Parents, Students Push for In-Person Learning

In Monday night’s school committee meeting, both students and parents were virtually present to voice their concerns regarding remote learning. Following a vocal public comment portion of the meeting, School Superintendent Lisa Howard shared the answers that she received last Friday from the Commissioner of Education.

Longtime resident and mother of three, Shannon Poulos, applauded the tireless work being done by the staff and committee members, however, she raised critical concern regarding the  town’s growing need for equality.

“There are several Winthrop students who are attending private schools in-person, yet our tax-paying residents can’t access schools. I do not believe that economic status should be what dictates access and opportunity for education. The majority of Winthrop residents don’t want to send their kids to private schools or they simply cannot afford to. During a time when there is so much discussion and protest around social injustice, it’s time to do something about it.”

Poulos brought up the importance of learning to adapt.

“If other industries have learned to adapt with social distance and mask-wearing, then Winthrop Public Schools should too.”

Like Poulos, Marissa Ferrara, mother of four, questioned why it was okay for paid programs like For Kids Only (FKO) and Parks and Rec to be open, while students are forced to stay home and learn remotely.

“I have  grave concerns about the remote learning model and I’ve witnessed firsthand the detrimental affect it has had on my senior,” said Ferrara, who is the Senior Class Advisor. “The socioeconomic gap in education that is being caused by this will take years to overcome. Let’s copy the models of the schools that are open and get back to in-person learning.” 

Students stepped into the conversation, sharing their personal experiences regarding remote learning.

“I’ve witnessed firsthand how detrimental remote learning is,” said senior, Jenna Dorr, on behalf of her classmates. “Kids of all levels are dealing with tech outages, Zoom confusion, excessive screen time, and a decline in their social emotional wellbeing. I can’t imagine how a first grader feels when they fall behind in a class on the screen. How can a teacher gauge how a student is learning?”

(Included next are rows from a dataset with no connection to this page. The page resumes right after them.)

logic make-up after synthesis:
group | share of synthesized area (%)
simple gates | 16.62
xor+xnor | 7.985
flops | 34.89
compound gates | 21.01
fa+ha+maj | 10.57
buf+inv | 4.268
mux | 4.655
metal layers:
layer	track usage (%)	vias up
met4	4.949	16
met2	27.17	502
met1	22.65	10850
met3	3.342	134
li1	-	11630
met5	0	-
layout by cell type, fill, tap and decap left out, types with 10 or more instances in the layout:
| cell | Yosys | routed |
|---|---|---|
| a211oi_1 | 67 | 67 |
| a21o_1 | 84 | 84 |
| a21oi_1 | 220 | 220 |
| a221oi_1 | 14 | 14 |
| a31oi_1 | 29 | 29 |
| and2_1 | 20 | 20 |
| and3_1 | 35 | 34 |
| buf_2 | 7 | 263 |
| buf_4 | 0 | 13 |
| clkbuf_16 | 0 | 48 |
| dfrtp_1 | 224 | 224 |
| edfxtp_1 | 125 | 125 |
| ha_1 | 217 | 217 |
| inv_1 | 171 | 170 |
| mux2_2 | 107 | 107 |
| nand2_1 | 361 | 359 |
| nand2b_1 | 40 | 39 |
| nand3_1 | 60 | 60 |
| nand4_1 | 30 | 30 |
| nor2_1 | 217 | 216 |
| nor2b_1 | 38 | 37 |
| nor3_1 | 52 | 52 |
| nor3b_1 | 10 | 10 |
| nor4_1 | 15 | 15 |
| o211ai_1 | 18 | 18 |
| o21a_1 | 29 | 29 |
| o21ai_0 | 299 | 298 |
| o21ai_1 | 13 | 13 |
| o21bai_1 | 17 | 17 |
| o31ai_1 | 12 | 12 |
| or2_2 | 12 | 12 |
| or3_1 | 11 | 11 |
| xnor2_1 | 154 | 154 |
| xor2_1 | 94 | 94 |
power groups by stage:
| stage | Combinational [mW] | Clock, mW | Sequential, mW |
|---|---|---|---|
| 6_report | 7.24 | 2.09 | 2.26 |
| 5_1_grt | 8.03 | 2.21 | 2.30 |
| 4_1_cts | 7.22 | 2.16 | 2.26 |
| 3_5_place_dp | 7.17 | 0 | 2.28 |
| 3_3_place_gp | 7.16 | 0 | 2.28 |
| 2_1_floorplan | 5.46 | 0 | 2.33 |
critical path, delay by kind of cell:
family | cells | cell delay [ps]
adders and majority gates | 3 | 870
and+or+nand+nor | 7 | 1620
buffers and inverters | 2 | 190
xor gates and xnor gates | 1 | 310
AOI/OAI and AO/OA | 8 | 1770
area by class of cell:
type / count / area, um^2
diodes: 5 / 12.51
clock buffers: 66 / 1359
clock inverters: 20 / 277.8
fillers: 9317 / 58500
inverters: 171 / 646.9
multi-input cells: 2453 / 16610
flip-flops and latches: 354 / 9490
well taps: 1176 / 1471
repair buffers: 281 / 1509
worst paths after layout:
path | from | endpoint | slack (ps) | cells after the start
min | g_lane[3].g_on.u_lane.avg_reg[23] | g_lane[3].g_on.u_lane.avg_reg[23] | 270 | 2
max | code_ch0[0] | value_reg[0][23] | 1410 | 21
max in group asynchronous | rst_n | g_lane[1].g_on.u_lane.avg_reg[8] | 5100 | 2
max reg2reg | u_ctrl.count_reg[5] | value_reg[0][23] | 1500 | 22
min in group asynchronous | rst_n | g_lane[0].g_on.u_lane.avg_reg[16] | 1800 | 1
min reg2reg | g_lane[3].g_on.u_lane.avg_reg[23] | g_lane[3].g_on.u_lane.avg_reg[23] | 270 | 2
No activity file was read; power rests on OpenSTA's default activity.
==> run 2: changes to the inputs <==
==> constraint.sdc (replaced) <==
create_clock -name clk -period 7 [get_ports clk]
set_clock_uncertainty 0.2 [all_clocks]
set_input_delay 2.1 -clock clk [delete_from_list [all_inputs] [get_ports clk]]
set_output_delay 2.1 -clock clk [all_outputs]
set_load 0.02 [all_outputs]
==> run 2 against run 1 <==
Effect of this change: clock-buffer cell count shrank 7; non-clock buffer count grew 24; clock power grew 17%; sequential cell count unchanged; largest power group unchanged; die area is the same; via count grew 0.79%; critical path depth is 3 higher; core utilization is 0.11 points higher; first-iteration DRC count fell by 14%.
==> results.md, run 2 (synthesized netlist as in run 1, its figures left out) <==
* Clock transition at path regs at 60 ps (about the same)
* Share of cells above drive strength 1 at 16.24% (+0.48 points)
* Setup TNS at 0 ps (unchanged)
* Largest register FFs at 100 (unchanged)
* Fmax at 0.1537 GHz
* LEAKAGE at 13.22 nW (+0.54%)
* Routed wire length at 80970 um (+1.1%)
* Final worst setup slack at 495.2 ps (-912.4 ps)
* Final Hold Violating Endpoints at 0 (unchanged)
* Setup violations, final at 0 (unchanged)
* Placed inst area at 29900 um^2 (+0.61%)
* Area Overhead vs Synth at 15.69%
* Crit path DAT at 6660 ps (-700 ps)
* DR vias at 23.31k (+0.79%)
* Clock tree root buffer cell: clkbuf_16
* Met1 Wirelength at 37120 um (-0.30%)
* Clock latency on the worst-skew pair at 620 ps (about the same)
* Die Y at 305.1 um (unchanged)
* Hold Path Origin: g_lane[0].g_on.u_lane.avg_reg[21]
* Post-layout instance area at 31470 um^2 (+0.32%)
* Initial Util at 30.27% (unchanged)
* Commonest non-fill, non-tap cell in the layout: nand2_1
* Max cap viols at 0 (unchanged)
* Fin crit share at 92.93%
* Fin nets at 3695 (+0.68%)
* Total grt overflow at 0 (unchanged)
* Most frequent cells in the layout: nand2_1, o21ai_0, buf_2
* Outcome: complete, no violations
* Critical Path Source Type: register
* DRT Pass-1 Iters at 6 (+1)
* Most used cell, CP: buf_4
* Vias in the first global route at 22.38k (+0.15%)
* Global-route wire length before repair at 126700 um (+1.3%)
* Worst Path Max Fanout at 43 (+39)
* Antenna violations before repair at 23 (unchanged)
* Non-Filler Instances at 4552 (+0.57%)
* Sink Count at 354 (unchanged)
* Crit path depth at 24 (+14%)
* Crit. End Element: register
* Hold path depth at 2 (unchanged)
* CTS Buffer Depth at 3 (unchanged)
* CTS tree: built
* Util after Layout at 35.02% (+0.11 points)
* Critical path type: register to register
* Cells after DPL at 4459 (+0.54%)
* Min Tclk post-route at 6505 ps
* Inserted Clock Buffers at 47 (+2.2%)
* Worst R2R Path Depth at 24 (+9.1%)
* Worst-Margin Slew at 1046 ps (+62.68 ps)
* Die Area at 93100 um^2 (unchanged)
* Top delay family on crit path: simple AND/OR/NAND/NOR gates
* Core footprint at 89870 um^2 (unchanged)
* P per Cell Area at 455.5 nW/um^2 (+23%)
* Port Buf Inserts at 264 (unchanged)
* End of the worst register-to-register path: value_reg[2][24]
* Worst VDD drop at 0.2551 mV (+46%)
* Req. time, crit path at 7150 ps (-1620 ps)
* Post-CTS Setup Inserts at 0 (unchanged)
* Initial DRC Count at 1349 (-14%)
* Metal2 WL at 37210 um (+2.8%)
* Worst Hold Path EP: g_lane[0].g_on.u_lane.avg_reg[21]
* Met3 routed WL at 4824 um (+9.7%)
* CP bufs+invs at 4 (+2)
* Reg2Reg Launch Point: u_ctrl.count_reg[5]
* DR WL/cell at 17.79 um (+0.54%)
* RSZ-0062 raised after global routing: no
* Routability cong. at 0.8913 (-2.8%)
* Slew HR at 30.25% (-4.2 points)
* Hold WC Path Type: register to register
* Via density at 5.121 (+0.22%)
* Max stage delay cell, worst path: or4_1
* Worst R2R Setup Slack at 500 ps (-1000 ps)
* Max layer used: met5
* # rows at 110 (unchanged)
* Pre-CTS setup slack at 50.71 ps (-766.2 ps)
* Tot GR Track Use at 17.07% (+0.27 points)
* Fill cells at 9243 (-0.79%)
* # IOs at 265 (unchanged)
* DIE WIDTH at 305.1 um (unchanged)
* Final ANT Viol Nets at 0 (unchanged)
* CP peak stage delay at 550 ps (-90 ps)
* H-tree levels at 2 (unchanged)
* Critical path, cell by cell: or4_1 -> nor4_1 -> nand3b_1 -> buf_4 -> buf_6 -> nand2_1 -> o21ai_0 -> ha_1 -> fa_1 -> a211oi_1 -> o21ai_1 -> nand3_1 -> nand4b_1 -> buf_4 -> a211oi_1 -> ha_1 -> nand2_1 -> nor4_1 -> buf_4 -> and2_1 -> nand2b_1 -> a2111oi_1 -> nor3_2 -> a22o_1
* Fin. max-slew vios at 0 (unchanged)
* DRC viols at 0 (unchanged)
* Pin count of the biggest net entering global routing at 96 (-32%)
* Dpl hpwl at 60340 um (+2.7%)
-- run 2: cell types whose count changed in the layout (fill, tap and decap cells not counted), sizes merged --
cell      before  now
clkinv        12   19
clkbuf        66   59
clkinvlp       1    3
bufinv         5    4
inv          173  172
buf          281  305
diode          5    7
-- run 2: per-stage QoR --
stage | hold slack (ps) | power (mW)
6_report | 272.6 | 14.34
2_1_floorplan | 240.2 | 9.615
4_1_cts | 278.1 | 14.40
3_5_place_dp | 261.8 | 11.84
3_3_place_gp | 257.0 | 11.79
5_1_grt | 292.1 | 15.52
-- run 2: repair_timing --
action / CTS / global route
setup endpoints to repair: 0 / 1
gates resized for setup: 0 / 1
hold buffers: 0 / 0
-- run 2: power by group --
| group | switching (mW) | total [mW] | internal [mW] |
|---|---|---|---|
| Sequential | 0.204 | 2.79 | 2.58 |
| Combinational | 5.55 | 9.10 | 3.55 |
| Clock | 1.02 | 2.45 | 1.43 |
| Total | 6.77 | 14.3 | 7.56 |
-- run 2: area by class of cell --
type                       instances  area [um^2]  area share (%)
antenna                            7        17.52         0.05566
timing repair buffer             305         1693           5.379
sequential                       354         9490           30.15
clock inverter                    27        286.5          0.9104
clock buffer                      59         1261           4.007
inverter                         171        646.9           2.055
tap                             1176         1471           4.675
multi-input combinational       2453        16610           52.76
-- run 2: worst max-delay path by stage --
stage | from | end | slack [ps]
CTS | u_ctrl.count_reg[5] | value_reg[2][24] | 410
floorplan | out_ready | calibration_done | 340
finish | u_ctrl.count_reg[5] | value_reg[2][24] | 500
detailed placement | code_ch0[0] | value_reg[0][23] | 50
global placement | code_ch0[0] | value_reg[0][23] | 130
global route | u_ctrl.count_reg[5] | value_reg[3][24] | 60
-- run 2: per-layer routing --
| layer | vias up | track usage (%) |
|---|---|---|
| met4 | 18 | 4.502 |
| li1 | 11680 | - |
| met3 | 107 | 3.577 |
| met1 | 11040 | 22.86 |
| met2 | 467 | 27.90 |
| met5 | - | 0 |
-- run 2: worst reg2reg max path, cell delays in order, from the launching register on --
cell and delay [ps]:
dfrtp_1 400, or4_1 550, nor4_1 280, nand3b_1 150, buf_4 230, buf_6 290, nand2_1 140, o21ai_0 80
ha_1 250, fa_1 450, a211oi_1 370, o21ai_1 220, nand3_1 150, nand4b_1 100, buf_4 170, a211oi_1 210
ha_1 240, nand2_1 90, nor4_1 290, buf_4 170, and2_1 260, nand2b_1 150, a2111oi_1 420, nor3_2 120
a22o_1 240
==> config.mk <==
export PLATFORM = sky130hd
export DESIGN_NAME = prime_bucket_size_top
export DESIGN_NICKNAME = d
export VERILOG_FILES = /design/src/pbs_pkg.sv /design/src/pbs_rem.sv /design/src/prime_bucket_size_top.sv
export VERILOG_INCLUDE_DIRS = /design/src /design/src/src
export SDC_FILE = /design/constraint.sdc
export NUM_CORES = 1
export LEC_CHECK = 0
export BUFFER_PORTS_ARGS = -buffer_cell sky130_fd_sc_hd__buf_2
export CAP_MARGIN = 20
export CORE_MARGIN = 2
export CORE_UTILIZATION = 55
export DETAILED_ROUTE_END_ITERATION = 8
export PLACE_DENSITY_LB_ADDON = 0.12
export SYNTH_ARGS = -nofsm -noshare
export SYNTH_HDL_FRONTEND = slang
export SYNTH_HIERARCHICAL = 1
export SYNTH_SLANG_ARGS = --single-unit
==> constraint.sdc <==
create_clock -name clk -period 9.87 [get_ports clk]
set_input_delay 0.987 -clock clk [delete_from_list [all_inputs] [get_ports clk]]
set_output_delay 0.987 -clock clk [all_outputs]
set_load 0.05 [all_outputs]
File: src/flat_wrapper.sv
// flat-port wrapper written by rule: the top's interface ports become plain ports
module sha1_hash_engine_top_flat 
  (clk_i, rst_ni, byte_i_valid, byte_i_data_byte, byte_i_byte_valid, byte_i_last_byte, byte_i_ready, digest_o_valid, digest_o_digest_word0, digest_o_digest_word1, digest_o_digest_word2, digest_o_digest_word3, digest_o_digest_word4, digest_o_ready);
  sha1_in_if byte_i_i ();
  sha1_out_if digest_o_i ();
  input  logic clk_i;
  input  logic rst_ni;
  input wire logic [$bits(byte_i_i.valid)-1:0] byte_i_valid;
  input wire logic [$bits(byte_i_i.data_byte)-1:0] byte_i_data_byte;
  input wire logic [$bits(byte_i_i.byte_valid)-1:0] byte_i_byte_valid;
  input wire logic [$bits(byte_i_i.last_byte)-1:0] byte_i_last_byte;
  output wire logic [$bits(byte_i_i.ready)-1:0] byte_i_ready;
  output wire logic [$bits(digest_o_i.valid)-1:0] digest_o_valid;
  output wire logic [$bits(digest_o_i.digest_word0)-1:0] digest_o_digest_word0;
  output wire logic [$bits(digest_o_i.digest_word1)-1:0] digest_o_digest_word1;
  output wire logic [$bits(digest_o_i.digest_word2)-1:0] digest_o_digest_word2;
  output wire logic [$bits(digest_o_i.digest_word3)-1:0] digest_o_digest_word3;
  output wire logic [$bits(digest_o_i.digest_word4)-1:0] digest_o_digest_word4;
  input wire logic [$bits(digest_o_i.ready)-1:0] digest_o_ready;
  assign byte_i_i.valid = byte_i_valid;
  assign byte_i_i.data_byte = byte_i_data_byte;
  assign byte_i_i.byte_valid = byte_i_byte_valid;
  assign byte_i_i.last_byte = byte_i_last_byte;
  assign byte_i_ready = byte_i_i.ready;
  assign digest_o_valid = digest_o_i.valid;
  assign digest_o_digest_word0 = digest_o_i.digest_word0;
  assign digest_o_digest_word1 = digest_o_i.digest_word1;
  assign digest_o_digest_word2 = digest_o_i.digest_word2;
  assign digest_o_digest_word3 = digest_o_i.digest_word3;
  assign digest_o_digest_word4 = digest_o_i.digest_word4;
  assign digest_o_i.ready = digest_o_ready;
  sha1_hash_engine_top u_core (.clk_i(clk_i), .rst_ni(rst_ni), .byte_i(byte_i_i), .digest_o(digest_o_i));
endmodule
File: config.mk
export PLATFORM = sky130hd
export DESIGN_NAME = plk_cell
export DESIGN_NICKNAME = d
export VERILOG_FILES = /design/src/hw/rtl/plk_pkg.sv /design/src/hw/rtl/plk_cell.sv
export SDC_FILE = /design/constraint.sdc
export NUM_CORES = 1
export LEC_CHECK = 0
export ABC_AREA = 1
export ABC_CLOCK_PERIOD_IN_PS = 2850
export BUFFER_PORTS_ARGS = -buffer_cell sky130_fd_sc_hd__buf_2
export CAP_MARGIN = 20
export CORE_ASPECT_RATIO = 0.5
export CORE_MARGIN = 2
export CORE_UTILIZATION = 37
export CTS_CLUSTER_DIAMETER = 100
export DETAILED_ROUTE_END_ITERATION = 8
export GPL_TIMING_DRIVEN = 0
export PLACE_DENSITY = 0.81
export SLEW_MARGIN = 25
export SYNTH_ARGS = -nofsm -noshare
export SYNTH_HDL_FRONTEND = slang
export SYNTH_SLANG_ARGS = --single-unit
File: constraint.sdc
create_clock -name i_clk -period 2.85 [get_ports i_clk]
set_input_delay 0.4275 -clock i_clk [delete_from_list [all_inputs] [get_ports i_clk]]
set_output_delay 0.4275 -clock i_clk [all_outputs]
set_load 0.1 [all_outputs]
File: src/hw/rtl/plk_pkg.sv
// ----------------------------------------------------------------------------
// Positional list store package
// Shared widths, codes and types for the list store and its cells.
// ----------------------------------------------------------------------------
package plk_pkg;

    localparam int CAPACITY_DEF   = 64;
    localparam int DATA_WIDTH_DEF = 32;

    localparam int ACT_W   = 2;
    localparam int POS_W   = 8;
    localparam int VALUE_W = 32;
    localparam int DOUT_W  = 32;
    localparam int STAT_W  = 2;
    localparam int COUNT_W = 7;

    typedef enum logic [ACT_W-1:0] {
        ACT_INSERT = 2'd0,
        ACT_REMOVE = 2'd1,
        ACT_READ   = 2'd2
    } t_action;

    typedef enum logic [STAT_W-1:0] {
        ST_OK    = 2'd0,
        ST_EMPTY = 2'd1,
        ST_RANGE = 2'd2,
        ST_FULL  = 2'd3
    } t_status;

    typedef enum logic {
        S_IDLE = 1'b0,
        S_EXEC = 1'b1
    } t_state;

    typedef struct packed {
        logic ins;
        logic rem;
    } t_cell_cmd;

endpackage

File: src/hw/rtl/plk_cell.sv
// ----------------------------------------------------------------------------
// List cell
// Holds one list entry and shifts toward either neighbor on insert or remove.
// ----------------------------------------------------------------------------
module plk_cell #(
    parameter int DATA_WIDTH = plk_pkg::DATA_WIDTH_DEF,
    parameter int IDX_W      = 6,
    parameter int IDX        = 0
) (
    input  logic                  i_clk,
    input  plk_pkg::t_cell_cmd    i_cmd,
    input  logic [IDX_W-1:0]      i_at,
    input  logic [DATA_WIDTH-1:0] i_value,
    input  logic [DATA_WIDTH-1:0] i_left,
    input  logic [DATA_WIDTH-1:0] i_right,
    output logic [DATA_WIDTH-1:0] o_data,
    output logic [DATA_WIDTH-1:0] o_read
);
    import plk_pkg::*;

    localparam logic [IDX_W-1:0] MY_IDX = IDX_W'(IDX);

    logic [DATA_WIDTH-1:0] r_data;

    always_ff @(posedge i_clk) begin
        if (i_cmd.ins) begin
            if (MY_IDX > i_at) begin
                r_data <= i_left;
            end else if (MY_IDX == i_at) begin
                r_data <= i_value;
            end
        end else if (i_cmd.rem) begin
            if (MY_IDX >= i_at) begin
                r_data <= i_right;
            end
        end
    end

    assign o_data = r_data;
    assign o_read = (MY_IDX == i_at) ? r_data : '0;

endmodule

==> run_results.csv <==
group,metric,value,unit
outcome,status,"finished, final reports clean",
synth,syn_nets,313,
synth,ys_types,11,
timing,fmaxAchievable,492,MHz
synth,synthMuxAreaShare,0,
timing,period_minus_slack,2.03,ns
cells_and_area,nets,456,
route,initialDrtViolationCount,50,
global_routing,antenna_found_initial,0,
synth,ys_seq_area_frac,0.537,
synth,avgSynthCellArea,8.61,um^2
timing,slew_headroom,0.666,
hold_path,min_path_type,"primary input to flip-flop",
timing,rsz0062_at_grt,"no",
timing,finalHoldViolCount,0,
synth,synth_most_common_cell,"inv_1",
synth,synth_edf_count,32,
global_routing,grt_use_total,0.170,
synth,syn-cell-area,1790,um^2
cells_and_area,largest_register_ffs,32,
critical_path,worstSetupStartpoint,"i_at[1]",
synth,yosysTopAreaCellShare,0.537,
floorplanning,core_area,4530,um^2
clock_network,cts_inserted_buffers,5,
timing,worst_slew_pin_slew,0.504,ns
clock_network,postCtsHoldBufs,0,
clock_network,path_clk_slew,0.06,ns
power_and_ir_drop,irDropWorstVdd,0.181,mV
power_and_ir_drop,finalPower,1.00,mW
place,place_hpwl,3.86,mm
floorplanning,ioPinCount,169,
power_and_ir_drop,power.leakage,1.50,nW
route,detail-route-antenna-nets,0,
clock_network,cts_root_buf,"clkbuf_8",
timing,period_share,0.714,
route,vias_per_cell,4.19,
cells_and_area,seq_area,961,um^2
clock_network,clockBufferDepth,2,
critical_path,crit_path_end_kind,"primary output",
cells_and_area,drive_gt1_frac,0.521,
floorplanning,dieArea,5450,um^2
synth,yosys.area.top_type,"edfxtp_1",
place,port_buffers,135,
cells_and_area,synthToLayoutAreaGrowth,48.6,%
synth,netlist_instances,208,
global_routing,grt_start_max_net_pins,24,
synth,synth_compound_area_frac,0.0894,
synth,synthTopCellsByArea,"edfxtp_1 (54%), inv_1 (13%), nor2_2 (9.8%)",
synth,synth-adder-area-share,0,
synth,ys_ff_latch,32,
floorplanning,die_h,53.2,um
critical_path,crit_fanout,10,
synth,ys_warn_count,0,
critical_path,arrival,1.61,ns
route,routed_wl,4.65,mm
synth,synth_simple_gate_area_share,0.202,
route,drc,0,
critical_path,critPathKind,"primary input to primary output",
synth,synth_xor_area_frac,0,
global_routing,grt_overflow_total,0,
synth,synth_top_family_by_area,"simple AND/OR/NAND/NOR gates",
clock_network,post-cts-setup-buffers,0,
flow_run,cap_viol_max_count,0,
timing,fin_setup_tns,0,ns
critical_path,cp.required,2.42,ns
global_routing,grt_pass1_wl,6.91,mm
synth,yosys-top-cells-count,"inv_1 (64), edfxtp_1 (32), nand2_1 (32), o21ai_0 (32), nor2_2 (28)",
synth,synth-main-ff-cell,"edfxtp_1",
route,vias,1748,
floorplanning,die_w,102,um
route,firstDrtPassIters,4,
cells_and_area,n_antenna_cell,0,
clock_network,cts_tree,"built",
cells_and_area,multi_input_area,529,um^2
floorplanning,row_count,17,
clock_network,cts-htree-levels,2,
clock_network,cts.repair.resized,0,
global_routing,grt_pass1_vias,1664,
place,place_congestion,0.863,
clock_network,cts.sinks,32,
power_and_ir_drop,p_per_area,377,nW/um^2
synth,synth-async-reset-ratio,0,
route,wl_per_cell,11.2,um
cells_and_area,fillers,430,
critical_path,start_kind,"primary input",
timing,setup_viol,0,
timing,finalMaxSlewViolations,0,
hold_path,min_from,"i_value[30]",
floorplanning,start_util,0.395,
==> metrics by stage <==
| stage | cells | worst slack [ns] | instance area (um^2) | utilization | hold slack (ns) |
|---|---|---|---|---|---|
| floorplan | 208 | 0.117 | 1790 | - | 0.615 |
| CTS | 417 | 0.805 | 2660 | 0.587 | 0.424 |
| detailed placement | 410 | 0.806 | 2580 | 0.570 | 0.711 |
| global route | 417 | 0.711 | 2660 | 0.587 | 0.444 |
| global placement | 409 | -0.293 | 2550 | 0.563 | 0.708 |
| finish | 417 | 0.816 | 2660 | 0.587 | 0.427 |
==> critical path, cell delays in order <==
cell     delay, ns
buf_2         0.09
nor2_1        0.13
nand3_2       0.20
buf_6         0.22
nor2_2        0.09
buf_2         0.44
==> routing by layer <==
metal  global-route usage  wire (um)
met5                    0          0
met1                0.163       1730
met4               0.0511         29
met2                0.362       2710
met3               0.0410        183
==> report_power, final <==
part,switching (mW),internal [mW]
Sequential,0.00216,0.527
Combinational,0.103,0.0596
Clock,0.151,0.161
Total,0.256,0.747
==> cell type report <==
cell class	instances	share of cell area
well taps	66	0.0310
clock buffers	5	0.0259
flip-flops and latches	32	0.361
repair buffers	136	0.264
clock inverters	2	0.00282
inverters	64	0.0903
plain buffers	10	0.0254
multi-input cells	102	0.199
==> cells in the final DEF (no fill, tap or decap), types with 2 or more instances in the layout <==
cell type  synthesis  final
clkbuf_8           0      5
nor2_4             3      4
o21ai_0           32     32
buf_6              3      3
nor2_1             6      5
edfxtp_1          32     32
inv_1             64     64
clkinv_1           0      2
nor2_2            28     28
nand2_1           32     32
buf_2              6    141
==> cell families after synthesis <==
kind of cell,Yosys count
buffers and inverters,74
AND/OR/NAND/NOR,70
AO/OA/AOI/OAI,32
flip-flops,32
==> path summary, 6_finish.rpt <==
path,end,slack (ns),cells after the start
hold / removal,o_data[30]$_DFFE_PP_,0.43,3
setup / recovery,o_read[5],0.82,6
No activity file was read; power rests on OpenSTA's default activity.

Dorr said that since March, several of her classmates have suffered from depression and anxiety and there is a general fear that no one will be fully prepared for college.

“The risk of the virus is nothing compared to the mental health of 2000 kids.”

Jenna’s sister, Maura mentioned the impact of long days spent in front of a screen. Like her sister, Maura spends nearly her entire school day in front of a screen, from 7:50 am until 2:20 pm, which is then followed by several hours of homework, also in front of a screen.

“Without afterschool sports and activities, I’ve been turning to social media during my downtime. Pediatricians recommend that excessive screen time causes headaches and a lack of social-emotional learning. As students, we get nine short months in every grade level, let’s minimize the damage that is being done and get back to in-person learning.”

In response to the comments, Superintendent Howard shared information that she obtained in her meeting with the Commissioner of Education. Along with Winthrop, six other nearby districts are faced with the same questions surrounding their “red” status.

“When we asked if there was any way to return to in-person learning, the message was clear and if you are a district that has been in the red for any length of time than you are expected to be remote.”

The commissioner shared the color-coded metric that details the DESE learning model expectation, which for red (average daily cases per 100,000 is greater than 8), is a fully remote model.

According to Howard, the Commissioner said that only extenuating circumstances would allow a red district to switch to the hybrid learning model. An example of an extenuating circumstance would be a cluster of incidents stemming from a nursing home or care facility which have driven up the numbers in the entire community. That, according to the Commissioner, is a circumstance that could be taken into consideration. 

Without an extenuating circumstance, the School Department COVID Task Force Health and Safety Subcommittee continues to review data daily with Town Nurse Meredith Hurly and the school nurses. Howard said that they are continually updating protocols and plans for how to open when Winthrop is out of the red and in the yellow (average daily cases between 4 and 8).

“We are all in agreement that remote learning and teaching is not ideal for students at any level and we have a strong desire to have them back to in-person learning ASAP.”